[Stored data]
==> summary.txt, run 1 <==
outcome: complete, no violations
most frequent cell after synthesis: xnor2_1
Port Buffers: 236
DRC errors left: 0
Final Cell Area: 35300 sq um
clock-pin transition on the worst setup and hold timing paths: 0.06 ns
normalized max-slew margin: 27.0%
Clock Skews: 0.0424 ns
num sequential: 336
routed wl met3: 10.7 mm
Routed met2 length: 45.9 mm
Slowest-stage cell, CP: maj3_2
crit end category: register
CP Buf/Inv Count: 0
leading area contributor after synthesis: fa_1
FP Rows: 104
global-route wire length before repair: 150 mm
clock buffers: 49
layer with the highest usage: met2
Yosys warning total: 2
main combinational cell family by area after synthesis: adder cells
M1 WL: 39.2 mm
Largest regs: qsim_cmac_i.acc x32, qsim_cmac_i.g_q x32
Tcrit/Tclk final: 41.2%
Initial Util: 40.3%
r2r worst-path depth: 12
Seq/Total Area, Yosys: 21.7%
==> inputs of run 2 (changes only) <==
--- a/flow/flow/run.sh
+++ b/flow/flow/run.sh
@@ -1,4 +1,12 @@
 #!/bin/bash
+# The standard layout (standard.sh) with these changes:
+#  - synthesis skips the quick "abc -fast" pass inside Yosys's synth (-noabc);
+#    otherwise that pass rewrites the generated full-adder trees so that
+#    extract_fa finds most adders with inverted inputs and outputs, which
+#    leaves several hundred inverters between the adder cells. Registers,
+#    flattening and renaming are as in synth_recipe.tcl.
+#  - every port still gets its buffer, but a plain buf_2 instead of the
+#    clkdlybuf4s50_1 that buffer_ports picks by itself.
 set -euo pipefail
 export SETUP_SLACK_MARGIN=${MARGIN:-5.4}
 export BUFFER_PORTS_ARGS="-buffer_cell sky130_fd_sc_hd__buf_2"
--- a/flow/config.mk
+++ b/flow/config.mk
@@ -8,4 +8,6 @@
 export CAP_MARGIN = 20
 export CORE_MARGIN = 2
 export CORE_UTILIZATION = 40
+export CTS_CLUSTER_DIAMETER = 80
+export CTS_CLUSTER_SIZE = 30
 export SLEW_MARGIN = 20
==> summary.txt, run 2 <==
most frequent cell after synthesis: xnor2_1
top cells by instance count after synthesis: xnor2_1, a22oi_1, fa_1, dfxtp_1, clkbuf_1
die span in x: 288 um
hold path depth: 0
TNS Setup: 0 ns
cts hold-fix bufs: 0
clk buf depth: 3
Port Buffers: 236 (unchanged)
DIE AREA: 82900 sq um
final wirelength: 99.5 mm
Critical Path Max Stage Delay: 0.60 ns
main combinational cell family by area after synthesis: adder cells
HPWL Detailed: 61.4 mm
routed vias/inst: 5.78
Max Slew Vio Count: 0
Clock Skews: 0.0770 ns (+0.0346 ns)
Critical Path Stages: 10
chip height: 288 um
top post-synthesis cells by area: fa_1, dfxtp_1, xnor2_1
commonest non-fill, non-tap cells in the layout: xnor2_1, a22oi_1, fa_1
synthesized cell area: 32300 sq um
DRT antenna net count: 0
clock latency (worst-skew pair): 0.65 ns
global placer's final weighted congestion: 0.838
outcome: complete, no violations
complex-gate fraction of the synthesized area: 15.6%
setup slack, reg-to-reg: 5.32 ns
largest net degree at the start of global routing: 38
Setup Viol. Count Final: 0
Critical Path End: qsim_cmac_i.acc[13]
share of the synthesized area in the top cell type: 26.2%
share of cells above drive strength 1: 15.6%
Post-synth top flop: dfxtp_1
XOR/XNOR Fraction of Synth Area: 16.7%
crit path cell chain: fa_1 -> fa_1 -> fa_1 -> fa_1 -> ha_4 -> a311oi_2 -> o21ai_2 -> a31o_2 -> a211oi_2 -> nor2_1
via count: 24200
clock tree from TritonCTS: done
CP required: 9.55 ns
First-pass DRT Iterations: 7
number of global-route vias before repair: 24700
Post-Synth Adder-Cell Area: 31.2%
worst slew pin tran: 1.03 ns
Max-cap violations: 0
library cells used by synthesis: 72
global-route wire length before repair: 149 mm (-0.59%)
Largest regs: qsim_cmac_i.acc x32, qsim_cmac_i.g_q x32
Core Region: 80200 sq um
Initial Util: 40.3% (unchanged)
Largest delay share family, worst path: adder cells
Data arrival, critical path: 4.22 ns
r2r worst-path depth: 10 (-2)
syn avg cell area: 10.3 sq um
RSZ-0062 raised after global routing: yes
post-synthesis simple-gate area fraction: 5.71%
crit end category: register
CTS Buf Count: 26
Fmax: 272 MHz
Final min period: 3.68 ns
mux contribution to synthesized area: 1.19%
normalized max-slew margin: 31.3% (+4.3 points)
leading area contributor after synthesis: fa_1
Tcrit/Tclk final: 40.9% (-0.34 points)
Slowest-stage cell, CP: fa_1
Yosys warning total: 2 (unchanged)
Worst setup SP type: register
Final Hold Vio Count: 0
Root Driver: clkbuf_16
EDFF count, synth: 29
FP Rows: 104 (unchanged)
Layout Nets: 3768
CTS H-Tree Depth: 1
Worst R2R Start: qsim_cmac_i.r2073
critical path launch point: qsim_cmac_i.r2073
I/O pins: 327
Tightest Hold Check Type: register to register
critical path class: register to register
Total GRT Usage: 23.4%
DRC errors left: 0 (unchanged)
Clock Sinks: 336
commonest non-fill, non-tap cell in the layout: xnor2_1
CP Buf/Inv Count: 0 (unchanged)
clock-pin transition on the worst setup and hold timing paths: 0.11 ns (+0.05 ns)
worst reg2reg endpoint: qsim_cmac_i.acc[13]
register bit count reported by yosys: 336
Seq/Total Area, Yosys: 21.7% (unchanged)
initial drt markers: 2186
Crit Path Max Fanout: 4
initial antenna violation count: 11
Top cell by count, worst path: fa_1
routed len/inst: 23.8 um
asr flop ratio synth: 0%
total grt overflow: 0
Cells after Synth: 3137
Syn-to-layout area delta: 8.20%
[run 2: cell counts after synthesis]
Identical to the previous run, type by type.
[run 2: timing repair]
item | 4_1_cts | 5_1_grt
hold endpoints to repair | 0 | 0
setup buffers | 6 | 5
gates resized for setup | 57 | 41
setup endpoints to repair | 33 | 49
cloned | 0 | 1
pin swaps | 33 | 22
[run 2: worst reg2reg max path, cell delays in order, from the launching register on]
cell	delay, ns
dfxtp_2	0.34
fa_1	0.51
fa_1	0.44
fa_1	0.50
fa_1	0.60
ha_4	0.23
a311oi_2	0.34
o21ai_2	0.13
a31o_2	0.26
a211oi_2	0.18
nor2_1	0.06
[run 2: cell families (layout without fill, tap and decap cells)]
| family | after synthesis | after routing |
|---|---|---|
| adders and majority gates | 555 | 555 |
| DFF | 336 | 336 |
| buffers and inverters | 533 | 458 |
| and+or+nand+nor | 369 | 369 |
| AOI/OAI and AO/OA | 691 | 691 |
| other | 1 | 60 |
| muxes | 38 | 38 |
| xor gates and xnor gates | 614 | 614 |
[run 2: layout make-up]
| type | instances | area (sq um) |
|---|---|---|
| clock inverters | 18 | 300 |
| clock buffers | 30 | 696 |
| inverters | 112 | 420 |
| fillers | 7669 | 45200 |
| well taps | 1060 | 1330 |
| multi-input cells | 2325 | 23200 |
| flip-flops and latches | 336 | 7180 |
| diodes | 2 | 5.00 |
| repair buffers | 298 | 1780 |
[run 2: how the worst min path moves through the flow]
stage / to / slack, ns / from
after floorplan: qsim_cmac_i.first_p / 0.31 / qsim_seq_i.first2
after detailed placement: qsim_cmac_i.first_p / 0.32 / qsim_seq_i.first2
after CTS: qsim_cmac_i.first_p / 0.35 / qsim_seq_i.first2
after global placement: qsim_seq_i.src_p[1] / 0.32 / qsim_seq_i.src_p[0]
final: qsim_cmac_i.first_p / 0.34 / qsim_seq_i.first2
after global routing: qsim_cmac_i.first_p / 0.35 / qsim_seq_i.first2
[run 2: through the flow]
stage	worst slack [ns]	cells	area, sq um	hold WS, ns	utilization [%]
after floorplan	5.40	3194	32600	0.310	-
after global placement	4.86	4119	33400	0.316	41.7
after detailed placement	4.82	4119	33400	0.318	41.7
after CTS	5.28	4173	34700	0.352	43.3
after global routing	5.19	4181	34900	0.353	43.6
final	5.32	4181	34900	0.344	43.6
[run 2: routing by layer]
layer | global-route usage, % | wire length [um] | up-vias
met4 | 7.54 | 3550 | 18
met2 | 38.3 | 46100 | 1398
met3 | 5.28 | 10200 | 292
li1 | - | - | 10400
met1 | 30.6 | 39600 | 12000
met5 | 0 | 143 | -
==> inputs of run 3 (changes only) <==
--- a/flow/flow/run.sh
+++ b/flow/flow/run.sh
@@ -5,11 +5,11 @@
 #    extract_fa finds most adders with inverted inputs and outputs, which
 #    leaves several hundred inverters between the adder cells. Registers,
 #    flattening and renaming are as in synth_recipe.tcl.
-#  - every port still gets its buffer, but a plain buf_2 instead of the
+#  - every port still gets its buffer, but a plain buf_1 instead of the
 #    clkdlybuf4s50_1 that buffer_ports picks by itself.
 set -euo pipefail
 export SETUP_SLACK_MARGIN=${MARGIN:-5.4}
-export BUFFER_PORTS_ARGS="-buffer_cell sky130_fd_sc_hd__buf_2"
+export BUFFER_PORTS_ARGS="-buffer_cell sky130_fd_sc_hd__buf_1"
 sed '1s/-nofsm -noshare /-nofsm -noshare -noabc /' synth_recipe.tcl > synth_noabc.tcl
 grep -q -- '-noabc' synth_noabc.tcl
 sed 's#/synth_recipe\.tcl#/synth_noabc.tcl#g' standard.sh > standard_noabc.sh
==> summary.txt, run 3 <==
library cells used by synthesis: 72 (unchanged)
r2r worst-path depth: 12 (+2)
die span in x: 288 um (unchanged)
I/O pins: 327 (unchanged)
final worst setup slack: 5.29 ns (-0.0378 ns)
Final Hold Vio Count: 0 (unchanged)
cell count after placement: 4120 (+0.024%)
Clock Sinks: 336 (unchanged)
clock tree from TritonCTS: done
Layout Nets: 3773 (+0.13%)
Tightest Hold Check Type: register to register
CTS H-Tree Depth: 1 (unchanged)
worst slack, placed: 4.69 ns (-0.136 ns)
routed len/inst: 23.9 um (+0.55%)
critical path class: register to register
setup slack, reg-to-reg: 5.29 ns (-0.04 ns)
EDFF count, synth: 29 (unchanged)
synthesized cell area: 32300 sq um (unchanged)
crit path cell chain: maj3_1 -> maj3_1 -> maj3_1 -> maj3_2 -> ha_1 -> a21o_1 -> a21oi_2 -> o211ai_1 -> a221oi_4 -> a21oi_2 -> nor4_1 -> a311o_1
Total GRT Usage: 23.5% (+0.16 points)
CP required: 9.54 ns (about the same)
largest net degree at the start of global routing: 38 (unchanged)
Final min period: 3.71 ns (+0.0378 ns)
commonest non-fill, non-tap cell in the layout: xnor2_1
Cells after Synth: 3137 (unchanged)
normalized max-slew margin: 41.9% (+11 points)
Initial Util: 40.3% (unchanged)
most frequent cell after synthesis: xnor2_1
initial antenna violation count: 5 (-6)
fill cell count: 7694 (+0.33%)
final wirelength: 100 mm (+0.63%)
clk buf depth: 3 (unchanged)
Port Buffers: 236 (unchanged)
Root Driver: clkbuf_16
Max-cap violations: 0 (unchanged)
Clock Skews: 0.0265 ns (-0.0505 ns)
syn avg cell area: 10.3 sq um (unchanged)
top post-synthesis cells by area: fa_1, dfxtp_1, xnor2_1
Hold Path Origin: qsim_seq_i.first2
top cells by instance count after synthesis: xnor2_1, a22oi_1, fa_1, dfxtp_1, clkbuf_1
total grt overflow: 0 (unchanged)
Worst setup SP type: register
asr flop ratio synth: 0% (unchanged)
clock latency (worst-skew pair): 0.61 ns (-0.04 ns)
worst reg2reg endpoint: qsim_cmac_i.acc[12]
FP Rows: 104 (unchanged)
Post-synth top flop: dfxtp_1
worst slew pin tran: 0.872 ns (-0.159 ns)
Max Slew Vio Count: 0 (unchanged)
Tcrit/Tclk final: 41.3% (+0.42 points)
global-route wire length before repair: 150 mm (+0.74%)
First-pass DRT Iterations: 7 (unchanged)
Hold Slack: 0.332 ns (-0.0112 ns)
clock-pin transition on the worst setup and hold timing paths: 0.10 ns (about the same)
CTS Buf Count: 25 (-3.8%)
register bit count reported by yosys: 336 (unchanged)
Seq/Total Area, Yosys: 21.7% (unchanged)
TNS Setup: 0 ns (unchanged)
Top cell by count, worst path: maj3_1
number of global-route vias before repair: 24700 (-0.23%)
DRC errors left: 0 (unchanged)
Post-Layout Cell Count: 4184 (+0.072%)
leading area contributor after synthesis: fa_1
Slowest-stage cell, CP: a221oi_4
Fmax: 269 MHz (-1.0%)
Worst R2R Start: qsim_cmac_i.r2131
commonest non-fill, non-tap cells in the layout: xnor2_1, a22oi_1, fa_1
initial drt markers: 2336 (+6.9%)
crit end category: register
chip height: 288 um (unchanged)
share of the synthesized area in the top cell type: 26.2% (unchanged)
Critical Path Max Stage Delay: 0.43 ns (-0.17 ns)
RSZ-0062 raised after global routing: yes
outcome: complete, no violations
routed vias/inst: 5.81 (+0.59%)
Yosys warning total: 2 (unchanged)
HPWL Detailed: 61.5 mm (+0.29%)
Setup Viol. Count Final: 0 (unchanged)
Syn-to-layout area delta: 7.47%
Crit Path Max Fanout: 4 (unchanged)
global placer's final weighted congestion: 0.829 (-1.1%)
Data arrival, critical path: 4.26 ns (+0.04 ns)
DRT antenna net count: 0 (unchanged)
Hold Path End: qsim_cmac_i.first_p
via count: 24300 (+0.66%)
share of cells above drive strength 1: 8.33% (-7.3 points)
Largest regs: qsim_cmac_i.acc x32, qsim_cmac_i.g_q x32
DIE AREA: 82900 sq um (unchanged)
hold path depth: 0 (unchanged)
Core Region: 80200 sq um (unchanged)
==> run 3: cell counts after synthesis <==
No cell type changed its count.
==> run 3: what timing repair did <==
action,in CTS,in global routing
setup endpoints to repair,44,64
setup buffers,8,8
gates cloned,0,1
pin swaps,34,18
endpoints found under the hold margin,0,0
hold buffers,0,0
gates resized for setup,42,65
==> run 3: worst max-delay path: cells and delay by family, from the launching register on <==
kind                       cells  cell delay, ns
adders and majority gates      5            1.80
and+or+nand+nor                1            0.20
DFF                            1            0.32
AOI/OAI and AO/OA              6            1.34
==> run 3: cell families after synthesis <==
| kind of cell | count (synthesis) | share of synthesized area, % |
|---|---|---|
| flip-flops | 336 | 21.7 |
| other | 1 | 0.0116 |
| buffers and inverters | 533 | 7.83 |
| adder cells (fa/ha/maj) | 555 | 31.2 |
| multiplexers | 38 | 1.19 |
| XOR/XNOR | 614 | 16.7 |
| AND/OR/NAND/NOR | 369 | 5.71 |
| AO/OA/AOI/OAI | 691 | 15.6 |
Background: an optimization exercise with open tools, aiming at small area, a short achievable clock period and few clock cycles per item. Do not read the settings as production practice. The RTL was checked by simulation tests, not by an equivalence proof against the original design. The clock port is modelled as an ideal driver; clocking choices that lean on that would not hold on a real chip.

Setup of job 758:
## systolic_mm_top
module systolic_mm_top (
    input  logic                  clk,
    input  logic                  rst,
    input  logic                  in_valid,
    input  logic [8-1:0] in_data,
    output logic                  out_valid,
    output logic [8-1:0] out_data,
    output logic                  busy,
    output logic                  done
);
    logic       ld;        
    logic [6:0] icnt;      
    logic       bz;        
    logic       bz_nxt;
    logic       start;
    logic       acc;
    logic [6:0] idx;       
    assign start  = in_valid && (!bz || done);
    assign acc    = in_valid && (ld || start);
    assign idx    = start ? 7'd0 : icnt;
    assign bz_nxt = start || (bz && !done);
    logic [7:0] lh;
    logic [7:0] lcur;
    assign lcur = start ? 8'h01 : lh;
    logic       rm;
    logic [5:0] rc;
    logic       tvr;       
    logic       rm_nxt;
    assign rm_nxt = (acc && idx == 7'd127) || (rm && rc != 6'd56);
    always_ff @(posedge clk or negedge rst) begin
        if (!rst) begin
            ld   <= 1'b0;
            bz   <= 1'b0;
            rm   <= 1'b0;
            tvr  <= 1'b0;
        end else begin
            if (acc) begin
                ld <= (idx != 7'd127);
            end
            bz  <= bz_nxt;
            rm  <= rm_nxt;
            tvr <= acc && idx[6:3] == 4'hf && idx[2:0] != 3'd7;
        end
    end
    always_ff @(posedge clk) begin
        if (acc) begin
            icnt <= idx + 7'd1;
  ...
==> flow/config.mk <==
export PLATFORM = sky130hd
export DESIGN_NAME = systolic_mm_top
export DESIGN_NICKNAME = systolic_mm_top
export VERILOG_FILES = /design/flow/design.v
export SDC_FILE = /design/flow/constraint.sdc
export NUM_CORES = 4
export LEC_CHECK = 0
export CAP_MARGIN = 20
export CORE_MARGIN = 2
export CORE_UTILIZATION = 70
export CTS_CLUSTER_DIAMETER = 60
export CTS_CLUSTER_SIZE = 30
export SETUP_SLACK_MARGIN = 3.7
export SLEW_MARGIN = 20
==> flow/constraint.sdc <==
create_clock -name core_clock -period 6.0 [get_ports {clk}]
set_input_delay 1.2000 -clock core_clock [delete_from_list [all_inputs] [get_ports {clk}]]
set_output_delay 1.2000 -clock core_clock [all_outputs]
set_load 0.01 [all_outputs]
standard.sh (not shown) runs the stock make flow with config.mk's settings and CLKGATE_MAP_FILE= SYNTH_SCRIPT=/design/flow/synth_recipe.tcl, a recipe that flattens the netlist after the stock synthesis.
==> flow/flow/run.sh <==
#!/bin/bash
# Standard ORFS layout, except that synthesis skips the "abc -fast" pass of
# yosys synth's fine step (synth -noabc), so extract_fa sees the adder
# logic as written instead of after an ABC remap that flips polarities and
# leaves inverters around the full-adder cells. Everything else is the standard flow's
# standard.sh and synth_recipe.tcl unchanged.
set -euo pipefail
cd "$(dirname "$0")/.."
first='proc synth {args} { yosys synth -nofsm -noshare {*}$args }'
[[ "$(head -1 synth_recipe.tcl)" == "$first" ]] || { echo "unexpected synth_recipe.tcl" >&2; exit 1; }
{ echo 'proc synth {args} { yosys synth -nofsm -noshare -noabc {*}$args }'; tail -n +2 synth_recipe.tcl; } > noabc_synth.tcl
grep -q "SYNTH_SCRIPT=$PWD/synth_recipe.tcl" standard.sh || { echo "unexpected standard.sh" >&2; exit 1; }
sed "s#SYNTH_SCRIPT=$PWD/synth_recipe.tcl#SYNTH_SCRIPT=$PWD/noabc_synth.tcl#; s#^make #make POST_CTS_TCL=$PWD/flow/clock_top.tcl #" standard.sh > noabc_standard.sh
bash noabc_standard.sh > layout.log 2>&1
==> flow/flow/clock_top.tcl <==
# POST_CTS_TCL hook: flatten the top of the clock tree that clock_tree_synthesis
# built. Its leaf buffers (the ones driving flip-flops) are kept as they are;
# the root and branch buffers above them are replaced by four clkbuf_16 roots
# on the clock port, one per quadrant of the leaves, so every flip-flop sees
# two buffers (root, leaf) instead of three. Setup and hold are then repaired
# again as in the CTS step.
set block [ord::get_db_block]
set db [ord::get_db]
set clk_net [$block findNet clk]
set bufmaster [$db findMaster sky130_fd_sc_hd__clkbuf_16]

proc out_net {inst} {
  foreach it [$inst getITerms] {
    if {[$it isOutputSignal]} { return [$it getNet] }
  }
  return ""
}
proc is_clkbuf {inst} {
  return [string match "sky130_fd_sc_hd__clkbuf_*" [[$inst getMaster] getName]]
}

# walk the tree from the port
set internal {}
set leaves {}
set frontier [list $clk_net]
while {[llength $frontier]} {
  set net [lindex $frontier 0]
  set frontier [lrange $frontier 1 end]
  foreach it [$net getITerms] {
    if {[$it isOutputSignal]} continue
    set inst [$it getInst]
    if {![is_clkbuf $inst]} {
      error "clock_top: $net drives non-buffer [$inst getName] above the leaves"
    }
    set on [out_net $inst]
    set kids_buf 0
    set kids_other 0
    foreach it2 [$on getITerms] {
      if {[$it2 isOutputSignal]} continue
      if {[is_clkbuf [$it2 getInst]]} { incr kids_buf } else { incr kids_other }
    }
    if {$kids_other > 0 && $kids_buf > 0} {
      error "clock_top: [$inst getName] drives both buffers and sinks"
    }
    if {$kids_other > 0} {
      lappend leaves $inst
    } else {
      lappend internal $inst
      lappend frontier $on
    }
  }
}
puts "clock_top: [llength $leaves] leaf buffers, [llength $internal] buffers above them"

# quadrants by the medians of the leaf positions
set xs {}
set ys {}
foreach l $leaves {
  set bb [$l getBBox]
  lappend xs [expr {([$bb xMin] + [$bb xMax]) / 2}]
  lappend ys [expr {([$bb yMin] + [$bb yMax]) / 2}]
}
set mx [lindex [lsort -integer $xs] [expr {[llength $xs] / 2}]]
set my [lindex [lsort -integer $ys] [expr {[llength $ys] / 2}]]
array set grp {}
foreach l $leaves x $xs y $ys {
  set g [expr {($x >= $mx ? 1 : 0) + ($y >= $my ? 2 : 0)}]
  lappend grp($g) [list $l $x $y]
}

# remove the old upper tree
foreach inst $internal {
  set on [out_net $inst]
  foreach it [$inst getITerms] { $it disconnect }
  odb::dbInst_destroy $inst
  if {$on ne "" && $on ne $clk_net} { odb::dbNet_destroy $on }
}

# new roots
foreach g [lsort [array names grp]] {
  set sx 0
  set sy 0
  foreach e $grp($g) { incr sx [lindex $e 1]; incr sy [lindex $e 2] }
  set n [llength $grp($g)]
  set cx [expr {$sx / $n}]
  set cy [expr {$sy / $n}]
  set root [odb::dbInst_create $block $bufmaster "clkroot_${g}_clk"]
  $root setLocation [expr {$cx - [$bufmaster getWidth] / 2}] [expr {$cy - [$bufmaster getHeight] / 2}]
  $root setPlacementStatus PLACED
  set rnet [odb::dbNet_create $block "clknet_root_${g}_clk"]
  $rnet setSigType CLOCK
  [$root findITerm A] connect $clk_net
  [$root findITerm X] connect $rnet
  foreach e $grp($g) {
    set l [lindex $e 0]
    set ai [$l findITerm A]
    $ai disconnect
    $ai connect $rnet
  }
  puts "clock_top: root $g at ($cx, $cy) drives $n leaves"
}

detailed_placement
estimate_parasitics -placement
repair_timing_helper
detailed_placement
check_placement -verbose
estimate_parasitics -placement
report_clock_skew
report_worst_slack
Job 758: aborted in 4_1_cts (tool error)
Testbench counts of job 758, summed over its fixed seeds: cycles 24,072, jobs 128.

§ **Exercise**
The job here is to find each line above with the word "launching" and copy it.

§ **Solution below**
[run 2: worst reg2reg max path, cell delays in order, from the launching register on]
==> run 3: worst max-delay path: cells and delay by family, from the launching register on <==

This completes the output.